EXERCISE DETAILS: Could you write out the data that follows, exactly and in full?
DATA SUPPLIED START
This is an optimization exercise on Yosys and OpenROAD, whose aim is small area and a short achievable clock period, not a production implementation.
Only simulation tests tie the RTL to the original design; equivalence was not proved.
No activity file was given, so power comes from the tool's default toggle rates.

// rv_ex_top
module rv_ex_top (
    input  logic                    clk,
    input  logic                    rst,
    input  logic                    stall_i,
    input  logic                    flush_i,
    input  logic [64-1:0]     pc_i,
    input  logic [64-1:0]     next_pc_i,
    input  logic [32-1:0]     inst_i,
    input  logic [3:0]              alu_op_i,
    input  logic                    word_op_i,
    input  logic [1:0]              src1_sel_i,
    input  logic [2:0]              src2_sel_i,
    input  logic [3:0]              bru_op_i,
    input  logic [2:0]              lsu_size_i,
    input  logic                    dmem_en_i,
    input  logic                    dmem_we_i,
    input  logic                    rf_we_i,
    input  logic [5-1:0]   rf_waddr_i,
    input  logic                    wb_from_mem_i,
    input  logic [64-1:0]     rs1_data_i,
    input  logic [64-1:0]     rs2_data_i,
    output logic [64-1:0]     ex_pc_o,
    output logic [64-1:0]     ex_result_o,
    output logic [64-1:0]     real_npc_o,
    output logic                    br_taken_o,
    output logic [64-1:0]     br_target_o,
    output logic                    dmem_en_o,
    output logic                    dmem_we_o,
    output logic [64-1:0]     dmem_addr_o,
    output logic [64-1:0]     dmem_wdata_o,
    output logic [8-1:0]   dmem_sel_o,
    output logic                    rf_we_o,
    output logic [5-1:0]   rf_waddr_o,
    output logic                    wb_from_mem_o
);
For scale: about 3900 cells after synthesis, ~0.032 sq mm of cells after synthesis.
==> module ex_stage_reg, before the edit <==
module ex_stage_reg (
    input  logic                    clk,
    input  logic                    rst,
    input  logic                    stall_i,
    input  logic                    flush_i,
    input  logic [64-1:0]     pc_i,
    input  logic [64-1:0]     result_i,
    input  logic                    word_op_i,
    input  logic                    br_taken_i,
    input  logic [64-1:0]     br_target_i,
    input  logic [64-1:0]     real_npc_i,
    input  logic [64-1:0]     rs2_data_i,
    input  logic [3:0]              size_i,       
    input  logic                    dmem_en_i,
    input  logic                    dmem_we_i,
    input  logic                    rf_we_i,
    input  logic [5-1:0]   rf_waddr_i,
    input  logic                    wb_from_mem_i,
    output logic [64-1:0]     pc_o,
    output logic [64-1:0]     result_o,
    output logic                    word_op_o,
    output logic                    br_taken_o,
    output logic [64-1:0]     br_target_o,
    output logic [64-1:0]     real_npc_o,
    output logic [64-1:0]     rs2_data_o,
    output logic [3:0]              size_o,
    output logic                    dmem_en_o,
    output logic                    dmem_we_o,
    output logic                    rf_we_o,
    output logic [5-1:0]   rf_waddr_o,
    output logic                    wb_from_mem_o
);
    logic clr;
    assign clr = rst | flush_i;
    always_ff @(posedge clk) begin
        if (clr) begin
            pc_o          <= '0;
            br_taken_o    <= 1'b0;
            real_npc_o    <= '0;
            dmem_en_o     <= 1'b0;
            dmem_we_o     <= 1'b0;
            rf_we_o       <= 1'b0;
            rf_waddr_o    <= '0;
            wb_from_mem_o <= 1'b0;
        end else if (!stall_i) begin
            pc_o          <= pc_i;
            br_taken_o    <= br_taken_i;
            real_npc_o    <= real_npc_i;
            dmem_en_o     <= dmem_en_i;
            dmem_we_o     <= dmem_we_i;
            rf_we_o       <= rf_we_i & (rf_waddr_i != '0);    
            rf_waddr_o    <= rf_waddr_i;
            wb_from_mem_o <= wb_from_mem_i;
        end
    end
    always_ff @(posedge clk) begin
        if (clr || !stall_i) begin
            result_o    <= result_i;
            br_target_o <= br_target_i;
            size_o      <= size_i;
        end
    end
    always_ff @(posedge clk) begin
        if (!stall_i) begin
            word_op_o  <= word_op_i;
            rs2_data_o <= rs2_data_i;
        end
    end
endmodule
DATA SUPPLIED END
RESULT BELOW:
This is an optimization exercise on Yosys and OpenROAD, whose aim is small area and a short achievable clock period, not a production implementation.
Only simulation tests tie the RTL to the original design; equivalence was not proved.
No activity file was given, so power comes from the tool's default toggle rates.

// rv_ex_top
module rv_ex_top (
    input  logic                    clk,
    input  logic                    rst,
    input  logic                    stall_i,
    input  logic                    flush_i,
    input  logic [64-1:0]     pc_i,
    input  logic [64-1:0]     next_pc_i,
    input  logic [32-1:0]     inst_i,
    input  logic [3:0]              alu_op_i,
    input  logic                    word_op_i,
    input  logic [1:0]              src1_sel_i,
    input  logic [2:0]              src2_sel_i,
    input  logic [3:0]              bru_op_i,
    input  logic [2:0]              lsu_size_i,
    input  logic                    dmem_en_i,
    input  logic                    dmem_we_i,
    input  logic                    rf_we_i,
    input  logic [5-1:0]   rf_waddr_i,
    input  logic                    wb_from_mem_i,
    input  logic [64-1:0]     rs1_data_i,
    input  logic [64-1:0]     rs2_data_i,
    output logic [64-1:0]     ex_pc_o,
    output logic [64-1:0]     ex_result_o,
    output logic [64-1:0]     real_npc_o,
    output logic                    br_taken_o,
    output logic [64-1:0]     br_target_o,
    output logic                    dmem_en_o,
    output logic                    dmem_we_o,
    output logic [64-1:0]     dmem_addr_o,
    output logic [64-1:0]     dmem_wdata_o,
    output logic [8-1:0]   dmem_sel_o,
    output logic                    rf_we_o,
    output logic [5-1:0]   rf_waddr_o,
    output logic                    wb_from_mem_o
);
For scale: about 3900 cells after synthesis, ~0.032 sq mm of cells after synthesis.
==> module ex_stage_reg, before the edit <==
module ex_stage_reg (
    input  logic                    clk,
    input  logic                    rst,
    input  logic                    stall_i,
    input  logic                    flush_i,
    input  logic [64-1:0]     pc_i,
    input  logic [64-1:0]     result_i,
    input  logic                    word_op_i,
    input  logic                    br_taken_i,
    input  logic [64-1:0]     br_target_i,
    input  logic [64-1:0]     real_npc_i,
    input  logic [64-1:0]     rs2_data_i,
    input  logic [3:0]              size_i,       
    input  logic                    dmem_en_i,
    input  logic                    dmem_we_i,
    input  logic                    rf_we_i,
    input  logic [5-1:0]   rf_waddr_i,
    input  logic                    wb_from_mem_i,
    output logic [64-1:0]     pc_o,
    output logic [64-1:0]     result_o,
    output logic                    word_op_o,
    output logic                    br_taken_o,
    output logic [64-1:0]     br_target_o,
    output logic [64-1:0]     real_npc_o,
    output logic [64-1:0]     rs2_data_o,
    output logic [3:0]              size_o,
    output logic                    dmem_en_o,
    output logic                    dmem_we_o,
    output logic                    rf_we_o,
    output logic [5-1:0]   rf_waddr_o,
    output logic                    wb_from_mem_o
);
    logic clr;
    assign clr = rst | flush_i;
    always_ff @(posedge clk) begin
        if (clr) begin
            pc_o          <= '0;
            br_taken_o    <= 1'b0;
            real_npc_o    <= '0;
            dmem_en_o     <= 1'b0;
            dmem_we_o     <= 1'b0;
            rf_we_o       <= 1'b0;
            rf_waddr_o    <= '0;
            wb_from_mem_o <= 1'b0;
        end else if (!stall_i) begin
            pc_o          <= pc_i;
            br_taken_o    <= br_taken_i;
            real_npc_o    <= real_npc_i;
            dmem_en_o     <= dmem_en_i;
            dmem_we_o     <= dmem_we_i;
            rf_we_o       <= rf_we_i & (rf_waddr_i != '0);    
            rf_waddr_o    <= rf_waddr_i;
            wb_from_mem_o <= wb_from_mem_i;
        end
    end
    always_ff @(posedge clk) begin
        if (clr || !stall_i) begin
            result_o    <= result_i;
            br_target_o <= br_target_i;
            size_o      <= size_i;
        end
    end
    always_ff @(posedge clk) begin
        if (!stall_i) begin
            word_op_o  <= word_op_i;
            rs2_data_o <= rs2_data_i;
        end
    end
endmodule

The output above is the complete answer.